We stepped backstage with Copenhagen's cult hairdresser Cim Mahony to discover Cecilie Bahnsen's tousled texture
The latest autumn/winter season saw the return of Danish label Cecilie Bahnsen to Paris, presenting in the French capital for the third time at the Palais de Tokyo. Set to the goosebump-inducing performance of artist Suki, the intimate show placed guests "so close to the models on the runway that the dresses brush against their skin,” according to the name-sake founder. Paris is fundamental to the Danish designer's aesthetic, with Bahnsen pinpointing how the city holds “so much meaning” for her. “It is the home of couture, and I really wanted the show to reflect this and to feel intimate.”
Couture craftsmanship is part of the very essence the brand, an influence from Bahnsen’s time in the ateliers of Galliano and Erdem. “In her own words she calls this everyday couture,” hairstylist Cim Mahony noted, speaking about the Bahnsen's collection backstage at the show. Having worked with Bahnsen since her very first show in Copenhagen, Mahony is well versed in the Danish designer’s universe. "They're couture dresses that you would wear on a Monday, at work, on your bike or at a ball."
Ever since the first show, Mahony has helped tell the narrative of her beautifully crafted couture-adjacent creations through hair. “I feel that we always end up with a look that adds a bit of rawness and contrast to the intricate details of Cecilie’s work,” says Mahony.
This season was no exception. Looking through the collection, pinpointing specific silhouettes, small nuances spark an initial idea for the accompanying hair. “A detail or neckline for instance can determine if hair is worn visible from the front or pushed back off the shoulders,” Mahony explains. “When we do the hair backstage we are constantly keeping an eye on the collection making sure that each model is styled to suit the frame of the outfit.

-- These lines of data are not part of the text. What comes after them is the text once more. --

## config.mk

```make
export PLATFORM = sky130hd
export DESIGN_NAME = rog_relay
export DESIGN_NICKNAME = d
export VERILOG_FILES = /design/src/rtl/rog_pkg.sv /design/src/rtl/rog_dly_if.sv /design/src/rtl/rog_delay.sv /design/src/rtl/rog_ms_tick.sv /design/src/rtl/rog_relay.sv
export SDC_FILE = /design/constraint.sdc
export NUM_CORES = 1
export LEC_CHECK = 0
export ABC_AREA = 1
export BUFFER_PORTS_ARGS = -buffer_cell sky130_fd_sc_hd__buf_2
export CORE_MARGIN = 3
export CORE_UTILIZATION = 30
export CTS_BUF_LIST = sky130_fd_sc_hd__clkbuf_8
export DETAILED_ROUTE_END_ITERATION = 10
export HOLD_SLACK_MARGIN = 0.08
export PLACE_DENSITY_LB_ADDON = 0.3
export SYNTH_ARGS = -nofsm -noshare
export SYNTH_HDL_FRONTEND = slang
export SYNTH_SLANG_ARGS = --single-unit
```

## constraint.sdc

```tcl
create_clock -name hclk -period 3.35 [get_ports hclk]
set_input_delay 0.67 -clock hclk [delete_from_list [all_inputs] [get_ports hclk]]
set_output_delay 0.67 -clock hclk [all_outputs]
set_load 0.02 [all_outputs]
```

## src/rtl/rog_pkg.sv

```systemverilog
`default_nettype none
package rog_pkg;
  // Clock and millisecond base
  localparam int unsigned CLK_PERIOD_NS = 40;
  localparam int unsigned MS_NS         = 1_000_000;
  localparam int unsigned MS_CYCLES     = MS_NS / CLK_PERIOD_NS;

  // Register byte offsets
  localparam logic [11:0] OFS_CONFIG = 12'h000;
  localparam logic [11:0] OFS_BLINK  = 12'h004;
  localparam logic [11:0] OFS_DELAY  = 12'h008;
  localparam logic [11:0] OFS_STATUS = 12'h00c;

  // Config fields
  localparam int unsigned CFG_TYPE_LSB    = 0;
  localparam int unsigned CFG_GATE_LSB    = 4;
  localparam int unsigned CFG_OVR_POL     = 8;
  localparam int unsigned CFG_OVR_STATE   = 9;
  localparam int unsigned CFG_UNL_PERMIT  = 10;
  localparam int unsigned CFG_DLY_EN      = 11;
  localparam int unsigned CFG_GATE_USED   = 12;
  localparam int unsigned CFG_OVR_USED    = 13;
  localparam logic [31:0] CFG_WMASK       = 32'h0000_3f77;
  localparam logic [31:0] CFG_RESET       = 32'h0000_0001;

  // Response styles
  localparam logic [2:0] TYPE_UNUSED   = 3'h0;
  localparam logic [2:0] TYPE_NORMAL   = 3'h1;
  localparam logic [2:0] TYPE_INVERSE  = 3'h2;
  localparam logic [2:0] TYPE_LATCHED  = 3'h3;
  localparam logic [2:0] TYPE_INV_LAT  = 3'h4;
  localparam logic [2:0] TYPE_TOGGLE   = 3'h5;

  // Gating responses
  localparam logic [2:0] GATE_EN_ON       = 3'h0;
  localparam logic [2:0] GATE_EN_OFF      = 3'h1;
  localparam logic [2:0] GATE_DIS_ON      = 3'h2;
  localparam logic [2:0] GATE_DIS_OFF     = 3'h3;
  localparam logic [2:0] GATE_EN_ON_HOLD  = 3'h4;
  localparam logic [2:0] GATE_EN_OFF_HOLD = 3'h5;

  // Timing setpoints in milliseconds
  localparam logic [15:0] BLINK_MS_RESET = 16'h01f4;
  localparam logic [31:0] DELAY_RESET    = 32'h0000_0000;
endpackage : rog_pkg
`default_nettype wire

```

## src/rtl/rog_dly_if.sv

```systemverilog
`default_nettype none
interface rog_dly_if;
  logic        tick;
  logic        en;
  logic [15:0] on_ms;
  logic [15:0] off_ms;
  logic        din;
  logic        dout;
  modport ctl (output tick, output en, output on_ms, output off_ms, output din, input dout);
  modport dly (input tick, input en, input on_ms, input off_ms, input din, output dout);
endinterface : rog_dly_if
`default_nettype wire

```

## src/rtl/rog_delay.sv

```systemverilog
`default_nettype none
module rog_delay
  import rog_pkg::*;
(
  // Clock and reset
  input  wire logic hclk,
  input  wire logic hresetn,
  // Delay request and result
  rog_dly_if.dly    d
);
  logic        out_reg;
  logic        out_next;
  logic [15:0] cnt_reg;
  logic [15:0] cnt_next;
  logic [15:0] target;

  always_comb
  begin
    target   = d.din ? d.on_ms : d.off_ms;
    out_next = out_reg;
    cnt_next = cnt_reg;
    if (!d.en || d.din == out_reg)
    begin
      // Pending change withdrawn: restart the wait next time
      out_next = d.din;
      cnt_next = 16'h0000;
    end
    else if (cnt_reg >= target)
    begin
      out_next = d.din;
      cnt_next = 16'h0000;
    end
    else if (d.tick)
    begin
      cnt_next = cnt_reg + 16'h0001;
    end
  end

  always_ff @(posedge hclk or negedge hresetn)
  begin
    if (!hresetn)
    begin
      out_reg <= 1'b0;
      cnt_reg <= 16'h0000;
    end
    else
    begin
      out_reg <= out_next;
      cnt_reg <= cnt_next;
    end
  end

  // Bypass when disabled, so no extra pipeline stage sits in the plain path
  assign d.dout = d.en ? out_reg : d.din;
endmodule : rog_delay
`default_nettype wire

```

## src/rtl/rog_ms_tick.sv

```systemverilog
`default_nettype none
module rog_ms_tick
  import rog_pkg::*;
#(
  parameter int unsigned CYCLES = MS_CYCLES
)(
  // Clock and reset
  input  wire logic hclk,
  input  wire logic hresetn,
  // Millisecond pulse
  output logic      tick
);
  logic [31:0] cnt_reg;
  logic [31:0] cnt_next;

  always_comb
  begin
    cnt_next = cnt_reg + 32'h0000_0001;
    if (cnt_reg >= 32'(CYCLES - 1))
    begin
      cnt_next = 32'h0000_0000;
    end
  end

  always_ff @(posedge hclk or negedge hresetn)
  begin
    if (!hresetn)
    begin
      cnt_reg <= 32'h0000_0000;
    end
    else
    begin
      cnt_reg <= cnt_next;
    end
  end

  assign tick = (cnt_reg >= 32'(CYCLES - 1));
endmodule : rog_ms_tick
`default_nettype wire

```

## src/rtl/rog_relay.sv

```systemverilog
// How it works
// - Gating response setting takes six codes, zero to five.
// - Codes 0 and 3 follow control while gate on, else off.
// - Codes 1 and 2 follow control while gate off, else off.
// - Code 4 follows control while gate on, else holds last state.
// - Code 5 follows control while gate off, else holds last state.
// - Active override beats gating entirely.
// - Override polarity 0 acts on signal off, 1 on signal on.
// - Forced state 0 selects normally open, 1 normally closed.
// - Unlatch works only in latched styles with unlatch permitted.
// - Latched style: unlatch on forces off, stays off after release.
// - Inverse latched style: unlatch on forces on, stays on after.
// - Latched toggles on control rising edge; inverse latched on falling.
// - Inverse style: control on gives normally open, off normally closed.
// - Toggle style alternates once per blink interval, default 500 ms.
// - With delay enabled, wait on-delay or off-delay in ms before change.
//
// Design decisions made here: the address map and the AHB-Lite slave port.
`default_nettype none
module rog_relay
  import rog_pkg::*;
#(
  parameter int unsigned MS_CYC = MS_CYCLES
)(
  // Clock and reset
  input  wire logic        hclk,
  input  wire logic        hresetn,
  // AHB-Lite slave
  input  wire logic        hsel,
  input  wire logic [31:0] haddr,
  input  wire logic [1:0]  htrans,
  input  wire logic        hwrite,
  input  wire logic [2:0]  hsize,
  input  wire logic [31:0] hwdata,
  input  wire logic        hready,
  output logic      [31:0] hrdata,
  output logic             hreadyout,
  output logic             hresp,
  // Selected on/off sources
  input  wire logic        ctrl_in,
  input  wire logic        gate_in,
  input  wire logic        override_in,
  input  wire logic        unlatch_in,
  // Relay contact select
  output logic             relay_nc,
  output logic             relay_no
);
  ////////////////////////////////////////////////////////////////////////////////
  // Register bus
  logic [31:0] cfg_reg;
  logic [31:0] cfg_next;
  logic [15:0] blink_ms_reg;
  logic [15:0] blink_ms_next;
  logic [31:0] delay_reg;
  logic [31:0] delay_next;
  logic [11:0] addr_reg;
  logic [11:0] addr_next;
  logic        wr_reg;
  logic        wr_next;
  logic [31:0] status;

  // Registered control state
  logic        relay_reg;
  logic        relay_next;
  logic        latch_reg;
  logic        latch_next;
  logic        ctrl_prev_reg;
  logic        ctrl_prev_next;
  logic        blink_reg;
  logic        blink_next;
  logic [15:0] blink_cnt_reg;
  logic [15:0] blink_cnt_next;

  // Decoded settings and combinational terms
  logic [2:0]  out_type;
  logic [2:0]  gate_resp;
  logic        ovr_active;
  logic        unl_effective;
  logic        style_out;
  logic        delayed_out;
  logic        gated_out;
  logic        ms_tick;

  always_comb
  begin
    cfg_next      = cfg_reg;
    blink_ms_next = blink_ms_reg;
    delay_next    = delay_reg;
    addr_next     = addr_reg;
    wr_next       = 1'b0;
    // Data phase of a write accepted last cycle
    if (wr_reg)
    begin
      if (addr_reg == OFS_CONFIG)
      begin
        cfg_next = hwdata & CFG_WMASK;
      end
      else if (addr_reg == OFS_BLINK)
      begin
        blink_ms_next = hwdata[15:0];
      end
      else if (addr_reg == OFS_DELAY)
      begin
        delay_next = hwdata;
      end
    end
    if (hsel && hready && htrans[1])
    begin
      addr_next = {haddr[11:2], 2'b00};
      wr_next   = hwrite;
    end
  end

  always_ff @(posedge hclk or negedge hresetn)
  begin
    if (!hresetn)
    begin
      cfg_reg      <= CFG_RESET;
      blink_ms_reg <= BLINK_MS_RESET;
      delay_reg    <= DELAY_RESET;
      addr_reg     <= 12'h000;
      wr_reg       <= 1'b0;
    end
    else
    begin
      cfg_reg      <= cfg_next;
      blink_ms_reg <= blink_ms_next;
      delay_reg    <= delay_next;
      addr_reg     <= addr_next;
      wr_reg       <= wr_next;
    end
  end

  assign status = {24'h00_0000, style_out, ovr_active, latch_reg, unlatch_in,
                   override_in, gate_in, ctrl_in, relay_reg};

  // Read mux over flops and live status bits; unmapped offsets read zero
  always_comb
  begin
    if (addr_reg == OFS_CONFIG)
    begin
      hrdata = cfg_reg;
    end
    else if (addr_reg == OFS_BLINK)
    begin
      hrdata = {16'h0000, blink_ms_reg};
    end
    else if (addr_reg == OFS_DELAY)
    begin
      hrdata = delay_reg;
    end
    else if (addr_reg == OFS_STATUS)
    begin
      hrdata = status;
    end
    else
    begin
      hrdata = 32'h0000_0000;
    end
  end

  // Zero wait states, always OKAY
  assign hreadyout = 1'b1;
  assign hresp     = 1'b0;

  ////////////////////////////////////////////////////////////////////////////////
  // Millisecond base and response delay
  rog_ms_tick #(
    .CYCLES  (MS_CYC)
  ) u_tick (
    .hclk    (hclk),
    .hresetn (hresetn),
    .tick    (ms_tick)
  );

  rog_dly_if dly_bus ();

  assign dly_bus.tick   = ms_tick;
  assign dly_bus.en     = cfg_reg[CFG_DLY_EN];
  assign dly_bus.on_ms  = delay_reg[15:0];
  assign dly_bus.off_ms = delay_reg[31:16];
  assign dly_bus.din    = style_out;
  assign delayed_out    = dly_bus.dout;

  rog_delay u_delay (
    .hclk    (hclk),
    .hresetn (hresetn),
    .d       (dly_bus.dly)
  );

  ////////////////////////////////////////////////////////////////////////////////
  // Response style
  assign out_type      = cfg_reg[CFG_TYPE_LSB +: 3];
  assign gate_resp     = cfg_reg[CFG_GATE_LSB +: 3];
  assign unl_effective = unlatch_in && cfg_reg[CFG_UNL_PERMIT]
                         && (out_type == TYPE_LATCHED || out_type == TYPE_INV_LAT);

  always_comb
  begin
    latch_next     = latch_reg;
    ctrl_prev_next = ctrl_in;
    blink_next     = blink_reg;
    blink_cnt_next = blink_cnt_reg;
    if (unl_effective)
    begin
      // Held while unlatch is on; edges of control are ignored meanwhile
      latch_next = (out_type == TYPE_INV_LAT);
    end
    else if (out_type == TYPE_LATCHED && ctrl_in && !ctrl_prev_reg)
    begin
      latch_next = !latch_reg;
    end
    else if (out_type == TYPE_INV_LAT && !ctrl_in && ctrl_prev_reg)
    begin
      latch_next = !latch_reg;
    end
    // Blink runs only while control is on, so a stopped blinker is off
    if (out_type != TYPE_TOGGLE || !ctrl_in)
    begin
      blink_next     = 1'b0;
      blink_cnt_next = 16'h0000;
    end
    else if (ms_tick)
    begin
      if (blink_cnt_reg + 16'h0001 >= blink_ms_reg)
      begin
        blink_next     = !blink_reg;
        blink_cnt_next = 16'h0000;
      end
      else
      begin
        blink_cnt_next = blink_cnt_reg + 16'h0001;
      end
    end
    case (out_type)
      TYPE_NORMAL:  style_out = ctrl_in;
      TYPE_INVERSE: style_out = !ctrl_in;
      TYPE_LATCHED: style_out = latch_reg;
      TYPE_INV_LAT: style_out = latch_reg;
      TYPE_TOGGLE:  style_out = blink_reg;
      default:      style_out = 1'b0;
    endcase
  end

  ////////////////////////////////////////////////////////////////////////////////
  // Gating and override
  always_comb
  begin
    if (!cfg_reg[CFG_GATE_USED])
    begin
      gated_out = delayed_out;
    end
    else
    begin
      case (gate_resp)
        GATE_EN_ON, GATE_DIS_OFF:  gated_out = gate_in && delayed_out;
        GATE_EN_OFF, GATE_DIS_ON:  gated_out = !gate_in && delayed_out;
        GATE_EN_ON_HOLD:  gated_out = gate_in ? delayed_out : relay_reg;
        GATE_EN_OFF_HOLD: gated_out = gate_in ? relay_reg : delayed_out;
        default:          gated_out = 1'b0;
      endcase
    end
  end

  assign ovr_active = cfg_reg[CFG_OVR_USED]
                      && (cfg_reg[CFG_OVR_POL] ? override_in : !override_in);

  always_comb
  begin
    if (out_type == TYPE_UNUSED)
    begin
      relay_next = 1'b0;
    end
    else if (ovr_active)
    begin
      relay_next = cfg_reg[CFG_OVR_STATE];
    end
    else
    begin
      relay_next = gated_out;
    end
  end

  always_ff @(posedge hclk or negedge hresetn)
  begin
    if (!hresetn)
    begin
      relay_reg     <= 1'b0;
      latch_reg     <= 1'b0;
      ctrl_prev_reg <= 1'b0;
      blink_reg     <= 1'b0;
      blink_cnt_reg <= 16'h0000;
    end
    else
    begin
      relay_reg     <= relay_next;
      latch_reg     <= latch_next;
      ctrl_prev_reg <= ctrl_prev_next;
      blink_reg     <= blink_next;
      blink_cnt_reg <= blink_cnt_next;
    end
  end

  // Relay on means common rests on normally closed
  assign relay_nc = relay_reg;
  assign relay_no = !relay_reg;
endmodule : rog_relay
`default_nettype wire

```

==> run summary, run 1 <==
reg-to-reg startpoint - cfg_reg[0]
outcome - finished clean
fin area - 8880 sq um
wire per inst - 13.2 um
GRT Resource Usage Total - 14.2%
die area - 27400 sq um
synth warn - 0
hpwl dp - 13900 um
Max rail drop VDD - 0.000196 V
largest family of logic cells by synthesized area - simple AND/OR/NAND/NOR gates
first-pass GRT wire length - 30300 um
CTS Buf Count - 17
CTS-repair resized insts - 0
number of global-route vias before repair - 6078
hold_buf cts - 0
placed instance count - 1370
multiplexer share of the synthesized area - 1.33%
Syn-to-layout area delta - 16.3%
root buf cell - clkbuf_8
Pleak - 4.57 nW
TritonRoute pass-1 iters - 5
relative slew slack - 48.0%
layout cells sized above 1 - 15.3%
Post-Syn Area per Cell - 7.93 sq um
Compound-Gate Fraction of Synth Area - 10.1%
site row count - 57
Arrival @ worst endpoint - 2.46 ns
worst skew pair latency - 0.45 ns
overall power - 3.38 mW
worst slew pin tran - 0.779 ns
via count - 6350
RSZ-0062 raised after global routing - false
# IOs - 114
Power Density - 381 nW/um^2
Synth top area share - 43.6%
Post-Route Skew - 0.0182 ns
xor-xnor portion of the synthesized cell area - 2.75%
utilization after layout - 36.0%
Port Buffer Count - 85
Slew Viols, Final - 0
Critical Path End Type - primary output
worst-path fanout max - 9
Final nets - 1180
pin count of the biggest net entering global routing - 85
chip width - 166 um
H-Tree Level Count - 4
Seq cells post-synth - 140
drt total wl - 18500 um
initial antenna violation count - 0
Die Y-Extent - 166 um
Core Area - 24700 sq um
Fin. Hold Viols - 0
worst hold path class - in -> async
final setup fails - 0
reg2reg setup slack - 0.37 ns
1st-iter DRT viols - 229
reg2reg end - u_delay.cnt_reg[13]
Worst-path clk slew - 0.09 ns
gr ovfl total - 0
CTS max path bufs - 2
drt drc - 0
ANT nets after route - 0
Yosys top cell by area - dfrtp_1
simple-gate share of the synthesized area - 25.2%
crit path from - addr_reg[5]
fin cells - 1404
vias per cell - 4.52
fillers - 2629
Worst setup SP type - flop
Post-Syn Instances - 963
Worst Setup EP - hrdata[8]
Clock Sinks - 140
Cell Area, Placed - 8460 sq um
maximum clock rate - 319 MHz
TritonCTS clock tree - done
ratio of final minimum period to clock period - 93.5%
# diodes - 0
Unique masters post-synth - 38
Critical Path RT - 2.68 ns
Starting Density - 31.0%
Worst Setup Path Type - reg -> out
worst reg2reg path depth - 16
top cells by area, synth - dfrtp_1 (44%), nand2_1 (11%), inv_1 (6.4%)
Placer Congestion - 0.806
Max-Cap Viols - 0
Final min period - 3.13 ns
register area share after synthesis - 46.0%
Setup TNS - 0 ns
synthesized area - 7640 sq um
Post-Synth Adder-Cell Area - 5.73%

Related: Cecilie Bahnsen's latest Encore collection is an ethereal patchwork of fabrics from previous seasons
The base look, applied to “about half of the models”, shone a spotlight on raw texture created by “twisting the hair and either clamping it with the Dyson Corrale styler or drying the hair with the Dyson supersonic and a diffuser to set the movement.” Using elderflower saltwater spray from Less is More to give the hair a “matte surface,” the result was a lived in texture which lent a “beautiful contrast to Cecilie’s tailored and intricate pieces,” according to Mahony.
Casting is another key determinator when it comes to the direction of the hair. “This season we had a wonderfully diverse cast,” noted Mahony, pinpointing how a particularly individual approach permeated the autumn/winter collection.
“For the Cecilie Bahnsen show we had a large number of models with Afro hair,” Mahony continues. As a result, Mahony and his team tapped Paris-based specialist Sam Two with vast experience in braiding and texture techniques. In the show this expertise took on the form of lifted roots using the wide tooth attachment for the Supersonic and a “gentle twist out technique” using Mascobado gel from Less is More. Elsewhere, the twists were left “half broken,” according to Mahony.
This summer, Sam Two will be setting up residencies on a monthly basis in Cim Mahony’s Copenhagen studio, seeing clients and doing Masterclasses. “You heard it here first,” Mahony smiles.